November - National Novel Writing Month! 51,300 words at 24 November, setting Out of the Water at over 120,000 words. I promptly turned around and began cutting words out, editing, even as I continued to write more. Clarissa featured a critique of a chapter from Out of the Water; all the cutting I've done means that this is now Chapter 2 or 3 of the novel.

December - I'm at 95 followers! Okay, that's only obliquely a writing-related item, as it refers to the blog and not the novel. Don't forget to enter the 100 Followers Thank You Contest! Other writing news has to do with fellow authors:

Kait Nolan's novella Devil's Eye is out!

Zan Marie Steadham has both A Christmas Walk and An Easter Walk flying off the shelves!

Talli Roland held an amazingly organized and successful blog splash for her debut novel The Hating Game!

Hélène Boudreau's latest Middle Grade Real Mermaids Don't Wear Toe Rings had me laughing for days!

As for Out of the Water... I posted my schedule of what I hope to accomplish in 2011. Wish me luck and energy - I wish the same for you all, no matter what stage of the process you're at. And chocolate for everyone!

Thursday, 23 December 2010

Chocolate and 100 Followers Contest

Jingle bells! It's Christmas Eve Eve, and I haven't written a new word in days (though over the past week I have typed up half the 10,000 words of The End that I wrote last Saturday). On the other hand, I just discovered something fun:

Did you know that chocolate can be used to cure a cough?

This may simply be anecdotal. However, it was precisely the sort of historical fact I was seeking. I needed something that my heroine's father might have obtained during his voyage with Christopher Columbus, something that only he could provide to help cure her husband's illness, and something which he eventually does offer, once he accepts her marriage. And now I know exactly what he brought back - cocoa beans!

Rather appropriate for holiday time, no?

Speaking of holidays, if you have a day off and would like to see a brilliant movie, I recommend The King's Speech. Don't think I've ever plugged a movie on this blog before, but this one is certainly worth it. Found a penny with George VI in my pocket the other day and grinned foolishly for a few minutes, thinking of the film. I echo Carol's wish: Colin Firth Please Talk Dirty To Me Again.

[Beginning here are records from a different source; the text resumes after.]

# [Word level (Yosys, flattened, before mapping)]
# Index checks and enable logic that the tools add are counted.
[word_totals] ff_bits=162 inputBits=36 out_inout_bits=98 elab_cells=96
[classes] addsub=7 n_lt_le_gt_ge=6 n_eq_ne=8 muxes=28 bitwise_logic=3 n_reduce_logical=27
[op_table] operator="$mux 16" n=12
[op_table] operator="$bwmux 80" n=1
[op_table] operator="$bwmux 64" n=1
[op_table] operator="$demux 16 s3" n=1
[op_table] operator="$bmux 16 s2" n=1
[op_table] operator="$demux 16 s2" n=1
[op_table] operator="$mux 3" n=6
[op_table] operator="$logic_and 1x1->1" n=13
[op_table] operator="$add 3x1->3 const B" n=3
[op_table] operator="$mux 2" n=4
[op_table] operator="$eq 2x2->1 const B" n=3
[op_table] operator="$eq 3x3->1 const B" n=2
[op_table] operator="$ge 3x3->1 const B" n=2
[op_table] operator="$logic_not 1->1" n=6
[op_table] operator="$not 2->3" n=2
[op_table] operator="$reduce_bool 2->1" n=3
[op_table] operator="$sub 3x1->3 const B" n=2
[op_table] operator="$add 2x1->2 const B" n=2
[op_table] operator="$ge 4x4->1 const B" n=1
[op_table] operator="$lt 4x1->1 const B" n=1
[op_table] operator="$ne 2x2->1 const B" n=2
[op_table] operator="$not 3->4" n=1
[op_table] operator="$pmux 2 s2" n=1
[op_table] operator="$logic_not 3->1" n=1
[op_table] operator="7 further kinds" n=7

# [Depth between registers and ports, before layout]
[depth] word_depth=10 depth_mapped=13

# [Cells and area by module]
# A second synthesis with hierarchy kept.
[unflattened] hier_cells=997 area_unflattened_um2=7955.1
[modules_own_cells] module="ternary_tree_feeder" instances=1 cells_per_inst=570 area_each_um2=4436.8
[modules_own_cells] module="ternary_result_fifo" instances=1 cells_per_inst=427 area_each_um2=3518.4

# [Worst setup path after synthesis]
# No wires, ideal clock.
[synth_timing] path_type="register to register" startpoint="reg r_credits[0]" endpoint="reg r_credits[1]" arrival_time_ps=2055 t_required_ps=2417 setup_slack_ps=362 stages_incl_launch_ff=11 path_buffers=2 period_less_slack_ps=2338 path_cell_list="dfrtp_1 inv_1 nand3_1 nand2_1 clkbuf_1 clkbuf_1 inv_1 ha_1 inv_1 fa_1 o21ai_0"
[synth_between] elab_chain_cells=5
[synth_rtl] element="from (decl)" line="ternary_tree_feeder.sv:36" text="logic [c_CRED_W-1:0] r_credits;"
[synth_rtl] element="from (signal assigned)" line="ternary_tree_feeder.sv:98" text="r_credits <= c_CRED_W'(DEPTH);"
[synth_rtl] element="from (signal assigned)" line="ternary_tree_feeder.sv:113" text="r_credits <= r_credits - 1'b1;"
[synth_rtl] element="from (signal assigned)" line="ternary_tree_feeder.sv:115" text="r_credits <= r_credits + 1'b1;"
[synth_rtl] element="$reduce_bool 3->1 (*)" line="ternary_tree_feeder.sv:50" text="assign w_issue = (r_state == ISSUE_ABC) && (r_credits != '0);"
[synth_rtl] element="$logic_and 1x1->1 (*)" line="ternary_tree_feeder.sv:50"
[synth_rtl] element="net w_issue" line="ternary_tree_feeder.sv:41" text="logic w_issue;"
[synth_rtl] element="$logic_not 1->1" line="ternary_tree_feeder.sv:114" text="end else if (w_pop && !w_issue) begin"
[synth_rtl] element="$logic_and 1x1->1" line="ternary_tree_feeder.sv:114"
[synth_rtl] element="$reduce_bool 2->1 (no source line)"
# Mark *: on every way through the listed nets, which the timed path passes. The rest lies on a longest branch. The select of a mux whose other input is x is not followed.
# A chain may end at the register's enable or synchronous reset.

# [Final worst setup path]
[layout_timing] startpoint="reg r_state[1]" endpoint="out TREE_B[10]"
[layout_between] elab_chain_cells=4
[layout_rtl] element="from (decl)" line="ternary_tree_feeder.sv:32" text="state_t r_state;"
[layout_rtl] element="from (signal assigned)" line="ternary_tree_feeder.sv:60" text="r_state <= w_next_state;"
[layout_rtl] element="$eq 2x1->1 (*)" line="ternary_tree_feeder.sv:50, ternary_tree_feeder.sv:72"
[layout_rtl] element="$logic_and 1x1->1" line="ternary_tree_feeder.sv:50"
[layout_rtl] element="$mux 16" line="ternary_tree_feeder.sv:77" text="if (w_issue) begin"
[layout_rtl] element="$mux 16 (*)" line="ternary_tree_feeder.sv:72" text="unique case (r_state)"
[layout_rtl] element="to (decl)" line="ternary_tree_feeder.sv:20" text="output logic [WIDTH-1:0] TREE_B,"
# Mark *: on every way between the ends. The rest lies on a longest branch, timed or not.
[src/rtl/cpu_clk_pkg.sv]
`default_nettype none
//==============================================================================
// Module   : cpu_clk_pkg
// Brief    : Shared types and constants for the CPU clock-enable controller.
// Revision : 1.0 - initial release
//==============================================================================
package cpu_clk_pkg;

    // Width of the issued-pulse counter
    localparam int CYCLE_W = 32;

    // Controller FSM states; the encoding is visible on the state output
    typedef enum logic [1:0] {
        STOP = 2'd0,
        RUN  = 2'd1,
        STEP = 2'd2,
        HALT = 2'd3
    } state_t;

endpackage : cpu_clk_pkg
`default_nettype wire

[src/rtl/btn_debounce.sv]
`default_nettype none
//==============================================================================
// Module   : btn_debounce
// Brief    : Two-flop synchronizer followed by a stable-level debouncer.
//            The output follows the synchronized input only after the input
//            has held its new value for DB_CYCLES consecutive clocks.
// Revision : 1.0 - initial release
//==============================================================================
module btn_debounce #(
    parameter int DB_CYCLES = 1000000
) (
    input  logic clk,
    input  logic rst,
    input  logic din,
    output logic dout
);

    localparam int                 c_CNT_W = (DB_CYCLES > 1) ? $clog2(DB_CYCLES) : 1;
    localparam logic [c_CNT_W-1:0] c_LAST  = c_CNT_W'(DB_CYCLES - 1);

    logic [1:0]         r_sync;
    logic [c_CNT_W-1:0] r_cnt;
    logic               r_dout;
    logic               w_sync;

    assign w_sync = r_sync[1];
    assign dout   = r_dout;

    // Bring the raw input into the clk domain before anything looks at it
    always_ff @(posedge clk or posedge rst) begin
        if (rst) begin
            r_sync <= 2'b00;
        end else begin
            r_sync <= {r_sync[0], din};
        end
    end

    // Count consecutive cycles at a level different from the accepted one;
    // any return to the accepted level restarts the count
    always_ff @(posedge clk or posedge rst) begin
        if (rst) begin
            r_cnt  <= '0;
            r_dout <= 1'b0;
        end else if (w_sync != r_dout) begin
            if (r_cnt == c_LAST) begin
                r_dout <= w_sync;
                r_cnt  <= '0;
            end else begin
                r_cnt  <= r_cnt + 1'b1;
            end
        end else begin
            r_cnt <= '0;
        end
    end

endmodule : btn_debounce
`default_nettype wire

[src/rtl/cpu_clk_ctrl.sv]
`default_nettype none
//==============================================================================
// Module   : cpu_clk_ctrl
// Brief    : Run / single-step / halt controller producing the CPU clock
//            enable. In RUN a divider issues one cpu_ce every div+1 clocks;
//            a debounced step button issues exactly one pulse from STOP;
//            halt_req locks the controller in HALT until reset.
// Revision : 1.0 - initial release
//==============================================================================
module cpu_clk_ctrl
    import cpu_clk_pkg::*;
#(
    parameter int DIV_W     = 16,
    parameter int DB_CYCLES = 1000000
) (
    input  logic               clk,
    input  logic               rst,
    input  logic [DIV_W-1:0]   div,
    input  logic               run_sw,
    input  logic               step_btn,
    input  logic               halt_req,
    output logic               cpu_ce,
    output logic [1:0]         state,
    output logic               halted,
    output logic [CYCLE_W-1:0] cycle_cnt
);

    logic [1:0]         r_run_sync;
    logic               w_run_s;
    logic               w_step_db;
    logic               r_step_q;
    logic               w_step_ev;
    state_t             r_state;
    state_t             w_state_nxt;
    logic [DIV_W-1:0]   r_div_cnt;
    logic [DIV_W-1:0]   w_div_cnt_nxt;
    logic               w_wrap;
    logic               w_run_go;
    logic               w_ce_nxt;
    logic               r_cpu_ce;
    logic [CYCLE_W-1:0] r_cycle_cnt;

    assign w_run_s   = r_run_sync[1];
    assign w_step_ev = w_step_db & ~r_step_q;

    assign cpu_ce    = r_cpu_ce;
    assign state     = r_state;
    assign halted    = (r_state == HALT);
    assign cycle_cnt = r_cycle_cnt;

    // Step button: synchronize and debounce
    btn_debounce #(
        .DB_CYCLES (DB_CYCLES)
    ) u_step_db (
        .clk  (clk),
        .rst  (rst),
        .din  (step_btn),
        .dout (w_step_db)
    );

    // Run switch is a level, so synchronizing is enough; also keep the
    // previous debounced step level for rising-edge detection
    always_ff @(posedge clk or posedge rst) begin
        if (rst) begin
            r_run_sync <= 2'b00;
            r_step_q   <= 1'b0;
        end else begin
            r_run_sync <= {r_run_sync[0], run_sw};
            r_step_q   <= w_step_db;
        end
    end

    // State register
    always_ff @(posedge clk or posedge rst) begin
        if (rst) begin
            r_state <= STOP;
        end else begin
            r_state <= w_state_nxt;
        end
    end

    // Next state, divider and pulse decision; halt_req overrides everything
    always_comb begin
        w_state_nxt   = r_state;
        w_div_cnt_nxt = '0;
        w_wrap        = (r_div_cnt >= div);
        w_run_go      = (r_state == RUN) && w_run_s && !halt_req;

        unique case (r_state)
            STOP: begin
                if (w_run_s) begin
                    w_state_nxt = RUN;
                end else if (w_step_ev) begin
                    w_state_nxt = STEP;
                end
            end
            RUN: begin
                if (!w_run_s) begin
                    w_state_nxt = STOP;
                end
            end
            STEP:    w_state_nxt = STOP;
            HALT:    w_state_nxt = HALT;
            default: w_state_nxt = STOP;
        endcase

        if (halt_req) begin
            w_state_nxt = HALT;
        end

        // Divider holds at zero outside RUN so every RUN entry starts fresh;
        // >= lets a reduced div wrap at once
        if (w_run_go) begin
            w_div_cnt_nxt = w_wrap ? '0 : r_div_cnt + 1'b1;
        end

        w_ce_nxt = !halt_req && ((w_run_go && w_wrap) || (r_state == STEP));
    end

    // Divider, registered enable pulse and pulse counter; the counter
    // updates on the same edge that raises cpu_ce
    always_ff @(posedge clk or posedge rst) begin
        if (rst) begin
            r_div_cnt   <= '0;
            r_cpu_ce    <= 1'b0;
            r_cycle_cnt <= '0;
        end else begin
            r_div_cnt <= w_div_cnt_nxt;
            r_cpu_ce  <= w_ce_nxt;
            if (w_ce_nxt) begin
                r_cycle_cnt <= r_cycle_cnt + 1'b1;
            end
        end
    end

endmodule : cpu_clk_ctrl
`default_nettype wire
**config.mk**
```make
export PLATFORM = sky130hd
export DESIGN_NAME = mul_add_seq
export DESIGN_NICKNAME = d
export VERILOG_FILES = /design/src/rtl/mul_add_seq.sv
export SDC_FILE = /design/constraint.sdc
export NUM_CORES = 1
export LEC_CHECK = 0
export CAP_MARGIN = 30
export CELL_PAD_IN_SITES_DETAIL_PLACEMENT = 1
export CELL_PAD_IN_SITES_GLOBAL_PLACEMENT = 1
export CORE_UTILIZATION = 42
export DETAILED_ROUTE_END_ITERATION = 10
export MAX_ROUTING_LAYER = met4
export PLACE_DENSITY = 0.79
export RECOVER_POWER = 50
export SYNTH_ARGS = -nofsm -noshare
export SYNTH_HDL_FRONTEND = slang
export SYNTH_SLANG_ARGS = --single-unit
```
**constraint.sdc**
```tcl
create_clock -name clk -period 3.4 [get_ports clk]
set_input_delay 0.85 -clock clk [delete_from_list [all_inputs] [get_ports clk]]
set_output_delay 0.85 -clock clk [all_outputs]
set_load 0.02 [all_outputs]
```
**src/rtl/mul_add_seq.sv**
```systemverilog
// mul_add_seq: sequential shift-add multiply-accumulate, product = mcand * mplier + addend
module mul_add_seq #(
  parameter int W = 8
) (
  input  logic           clk,
  input  logic           rst,
  input  logic           start,
  input  logic [W-1:0]   mcand,
  input  logic [W-1:0]   mplier,
  input  logic [W-1:0]   addend,
  output logic           busy,
  output logic           done,
  output logic [2*W-1:0] product
);
  localparam int CW = $clog2(W);
  typedef enum logic [1:0] {IDLE, BUSY, DONE} state_t;
  state_t state, state_nxt;
  logic [W-1:0] mc, mp;
  logic [2*W-1:0] acc, acc_nxt;
  logic [CW-1:0] cnt;
  logic accept, last;
  always_comb begin
    accept = (state != BUSY) && start;
    last = (state == BUSY) && (cnt == CW'(W - 1));
    acc_nxt = mp[cnt] ? acc + ({{W{1'b0}}, mc} << cnt) : acc;
    state_nxt = accept ? BUSY : last ? DONE : (state == BUSY) ? BUSY : IDLE;
  end
  always_ff @(posedge clk or negedge rst)
    if (!rst) state <= IDLE;
    else state <= state_nxt;
  always_ff @(posedge clk or negedge rst)
    if (!rst) begin
      mc <= '0;
      mp <= '0;
      acc <= '0;
      cnt <= '0;
      product <= '0;
    end else if (accept) begin
      mc <= mcand;
      mp <= mplier;
      acc <= {{W{1'b0}}, addend};
      cnt <= '0;
    end else if (state == BUSY) begin
      acc <= acc_nxt;
      cnt <= cnt + CW'(1);
      if (last) product <= acc_nxt;
    end
  assign busy = (state == BUSY);
  assign done = (state == DONE);
endmodule

```
Yosys cells after proc, flatten, opt, wreduce, memory -nomap -nowiden
Index checks and enable logic that the tools add are counted.
{"block": "op_classes", "muxes": 10, "addsub": 2, "bitwise": 1, "shift": 1, "reduce_logical": 4, "order_cmp": 1, "n_eq_ne": 4}
{"op": "$mux W16", "count": 3}
{"op": "$add A16 B16 Y16", "count": 1}
{"op": "$shl A8 B3 Y16", "count": 1}
{"op": "$mux W3", "count": 2}
{"op": "$lt A3 B4 Y1 const B", "count": 1}
{"op": "$mux W2", "count": 2}
{"op": "$add A3 B1 Y3 const B", "count": 1}
{"op": "$bmux W1 S3", "count": 1}
{"op": "$eq A3 B3 Y1 const B", "count": 1}
{"op": "$reduce_and A3 Y1", "count": 1}
{"op": "$eq A2 B1 Y1 const B", "count": 1}
{"op": "$eq A2 B2 Y1 const B", "count": 1}
{"op": "$logic_and A1 B1 Y1", "count": 2}
{"op": "$mux W1", "count": 2}
{"op": "$ne A2 B1 Y1 const B", "count": 1}
{"op": "$reduce_bool A2 Y1", "count": 1}
{"op": "$not A1 Y1", "count": 1}
{"block": "word_totals", "in_bits": 27, "register_bits": 53, "out_inout_bits": 18}

Logic depth before layout (Yosys ltp)
{"block": "depth", "depth_word": 5, "ltp_mapped": 14, "mapped_depth_nobuf": 13}

Least setup slack after synthesis
Ideal clock, no wire load.
{"block": "synth_timing", "path_type": "flip-flop to flip-flop", "startpoint": "reg cnt[0]", "endpoint": "reg product[12]", "setup_time_ps": 137, "arrival_ps": 2891, "stages_incl_launch_ff": 13, "slack_ps": 372, "required_time_ps": 3263, "n_path_buf": 2, "cell_sequence": "dfrtp_1 > clkbuf_1 > buf_1 > mux2i_1 > nor3_1 > fa_1 > a21oi_1 > o211ai_1 > a2111oi_0 > o21bai_1 > xor2_1 > mux2i_1 > a21oi_1"}
{"block": "synth_between", "elab_chain_cells": 3, "word_cells_on_any_way": 8}
{"item": "start: declaration", "line": "20", "source": "logic [CW-1:0] cnt;"}
{"item": "start signal: assignment", "line": "45", "source": "cnt <= cnt + CW'(1);"}
{"item": "$shl A8 B3 Y16 (tied with other cells)", "line": "25", "source": "acc_nxt = mp[cnt] ? acc + ({{W{1'b0}}, mc} << cnt) : acc;"}
{"item": "$add A16 B16 Y16 (tied with other cells)", "line": "25"}
{"item": "$mux W16 or $reduce_and A3 Y1 (tied branches)"}
{"item": "end signal: assignment", "line": "46", "source": "if (last) product <= acc_nxt;"}
{"item": "end: declaration", "line": "13", "source": "output logic [2*W-1:0] product"}
Several ways; a longest one is shown, not always the timed one. The select of a mux whose other input is x is not followed.
A chain may end at the register's enable or synchronous reset.

Worst setup path in the final report
{"block": "layout_timing", "startpoint": "reg cnt[1]", "endpoint": "reg product[12]"}
Same word-level chain as after synthesis.

==> key figures <==
Drt
  • Via-per-instance ratio: 5.62
  • Top sig layer: met4
  • Drt wl/cell: between 15 and 20 µm
  • DRT Wirelength: around 8500 µm
  • Post-route ant nets: 0
  • Drt first pass iters: 4
  • Vias: 2742
  • Initial detailed-routing violation count: 98
  • DRC Markers: 0
  • Wire length on met1: ~3800 µm
  • Routed wl met3: ~270 µm
  • Met2 WL post-DR: ~4300 µm

Clock tree
  • CTS Buffer Depth: 2
  • H-tree depth: 2
  • Clock slew at reported path FFs: 0.10 ns
  • CTS tree: done
  • CTS resizes: 0
  • Setup Buffers After CTS: 0
  • Num CTS Buffers: 5
  • Sink Count: 53
  • Root Buffer: clkbuf_8
  • Worst-skew pair later-pin latency: 0.31 ns
  • Hold buffer count at CTS: 0

Yosys
  • Synth Area in XOR/XNOR: 2.92%
  • Synth unique cells: 46
  • Area share of the largest cell type after synthesis: 40.2%
  • Synth Area in Compound Gates: between 10 and 15%
  • Mapped Avg Cell Area: 9.43 µm²
  • Area share of fa/ha/maj cells after synthesis: between 7 and 8%
  • Seq cells post-synth: 53
  • Top post-synthesis cells by area: dfrtp_1 (40%), mux2_2 (7.2%), ha_1 (6.4%)
  • Synth warn: 0
  • Largest area contributor in the netlist: dfrtp_1
  • Post-synth EDFFs: 0
  • Post-synthesis instance area: 3300 µm²
  • Mux contribution to synthesized area: ~15%
  • Post-synthesis sequential area ratio: about two fifths
  • Commonest register cell after synthesis: dfrtp_1
  • Syn_nets: 395
  • Synth async-reset ratio: 100%
  • Cells after synthesis: 350
  • Combinational family with the most area after synthesis: multiplexers
  • Simple-Gate Fraction of Synth Area: 15.3%

STA
  • Slew margin rel.: under 10%
  • Setup TNS: 0 ns
  • Setup Skew: between 0.006 and 0.007 ns
  • Worst-Margin Slew: 1.48 ns
  • Period utilization: 93.9%
  • RSZ-0062 raised after global routing: no
  • Final Hold Fails: 0
  • Setup violation total in the final timing report: 0
  • Fin Hold WS: 0.485 ns
  • Final Max Tran Viols: 0
  • Fmax: 313 MHz
  • Crit path time final: ~3.2 ns

Final layout
  • Fin nets: 433
  • N_diodes: 0
  • Most common cell after layout, fill and taps aside: dfrtp_1
  • Total of fill cells in the finished design: about 890
  • Share of layout cells above drive strength 1: 11.3%
  • Most frequent cells in the layout: dfrtp_1 (51), nand2_1 (40), clkdlybuf4s50_1 (38)
  • Area growth syn-to-layout: 19.2%

Floorplanning
  • I/O pin count: 45
  • Initial Util: 44.6%
  • Core ar.: 7410 µm²
  • Rows: 31
  • Die Y: 90.7 µm
  • Die ar.: 8220 µm²
  • Die extent in x: 90.7 µm

Hold path
  • Worst Hold Depth: 2
  • Hold Crit Endpoint: product[11]$_DFFE_PN0P_
  • Hold Path Origin: product[11]$_DFFE_PN0P_
  • Hold crit path type: reg -> reg

Worst setup path
  • R2R Setup Slk: 0.21 ns
  • CP Class: reg -> reg
  • Cell chain of the critical path: mux2i_1 -> mux2_2 -> o22ai_1 -> ha_1 -> a21oi_1 -> o211ai_1 -> a2111oi_0 -> o21bai_1 -> xor2_1 -> mux2i_1 -> a21oi_1
  • Crit path max fanout: 13
  • Reg2reg path depth: 11
  • Worst EP arrival: 3.43 ns
  • CP endpoint kind: flop
  • Crit path largest cell delay: 0.53 ns
  • Crit path launch type: flop
  • Slowest CP cell: dfrtp_2
  • R2r endpoint: product[12]$_DFFE_PN0P_
  • Reg2reg start: cnt[1]$_DFFE_PN0P_
  • Worst EP required: 3.64 ns

Global routing
  • Antenna violations before repair: 0
  • GRT overflow: 0
  • Largest net degree at the start of global routing: 29
  • Vias in the first global route: 2965
  • GRT Overall Usage: 22.9%
  • First-pass GRT wire length: between 10000 and 15000 µm

Place
  • GP Congestion: 0.891
  • Dpl hpwl: between 6000 and 7000 µm
  • I/O Buffers: 44

Flow run
  • Max-Cap Viols: 0

Run status
  • Status: completed
[worst max path at each step]
stage          slack, ns                 endpoint          startpoint
3_5_place_dp        0.16  product[12]$_DFFE_PN0P_  cnt[1]$_DFFE_PN0P_
3_3_place_gp        0.32  product[12]$_DFFE_PN0P_  cnt[0]$_DFFE_PN0P_
2_1_floorplan       0.37  product[12]$_DFFE_PN0P_  cnt[0]$_DFFE_PN0P_
4_1_cts             0.07  product[12]$_DFFE_PN0P_  cnt[1]$_DFFE_PN0P_
5_1_grt             0.04  product[12]$_DFFE_PN0P_  cnt[1]$_DFFE_PN0P_
6_report            0.21  product[12]$_DFFE_PN0P_  cnt[1]$_DFFE_PN0P_
[logic make-up (layout without fill, tap and decap cells)]
logic type      Yosys count  in the layout
compound gates           83             83
xor+xnor                 11             11
mux                      44             44
flops                    53             53
buf+inv                  27             66
simple gates            114            114
fa+ha+maj                18             18
[final cells by class]
type                            instances  area, µm²  share of cell area, %
Multi-Input combinational cell        270       1830                   46.4
Sequential cell                        53       1330                   33.7
Timing Repair Buffer                   52        500                   12.7
Tap cell                               99        124                   3.15
Clock buffer                            5       68.8                   1.75
Clock inverter                          3       65.1                   1.65
Inverter                                6       22.5                  0.572
[cell usage after synthesis, types with 2 or more instances]
library cell	number
a211oi_1	3
a21oi_1	22
and2_1	3
and3_1	3
buf_1	2
buf_2	3
buf_6	3
clkbuf_1	11
dfrtp_1	53
ha_1	17
inv_1	5
mux2_2	21
mux2i_1	20
mux4_2	2
nand2_1	40
nand2b_1	3
nand3_1	17
nor2_1	34
nor2b_1	3
nor3_1	6
o211ai_1	2
o21a_1	3
o21ai_0	18
o21ai_1	10
o21bai_1	2
o22ai_1	12
o31ai_1	4
xnor2_1	2
xor2_1	9
[flip-flops by register name, indices dropped and copies added, names as in the netlist]
signal / flops
acc: 16
cnt: 3
mc: 8
mp: 8
product: 16
state: 2
[stage by stage]
stage | std cells | setup WS, ns | utilization [%] | area [µm²]
finish | 488 | 0.206 | 53.1 | 3940
global route | 488 | 0.0375 | 53.1 | 3940
CTS | 488 | 0.0699 | 53.2 | 3940
detailed placement | 480 | 0.155 | 51.4 | 3810
global placement | 480 | 0.317 | 51.4 | 3810
floorplan | 350 | 0.372 | - | 3300
[per-layer routing]
layer,GRT usage [%],vias up
li1,-,1318
met1,27.6,1359
met2,39.7,51
met3,3.79,14
met4,6.18,0
met5,-,-
[worst max-delay path: cells and delay by family (launching register included)]
| family | cells | cell delay [ns] |
|---|---|---|
| AOI/OAI and AO/OA | 6 | 1.45 |
| DFF | 1 | 0.53 |
| adders and majority gates | 1 | 0.30 |
| xor gates and xnor gates | 1 | 0.24 |
| muxes | 3 | 0.60 |
Power is left out: the tool's default activity adds up to more than one toggle a clock period on the data nets, which glitch-free logic cannot reach.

Thank you to my new followers and don't forget to enter the 100 Followers Thank You Contest!

Tuesday, 21 December 2010

Review of Regina Brooks and a Love Letter to Lord Rochester

Only a little while ago, I entered the Dear Lucky Agent Contest.

While I didn't win, I was one of the first 100 entries, and won a copy of Regina Brooks' Writing Great Books for Young Adults. Came home one day to find it on my doorstep!

I don't normally read writing advice books; I can count all the ones I've read on one hand: Stephen King's On Writing, White and Strunk's The Elements of Style and Donald Maass' The Career Novelist.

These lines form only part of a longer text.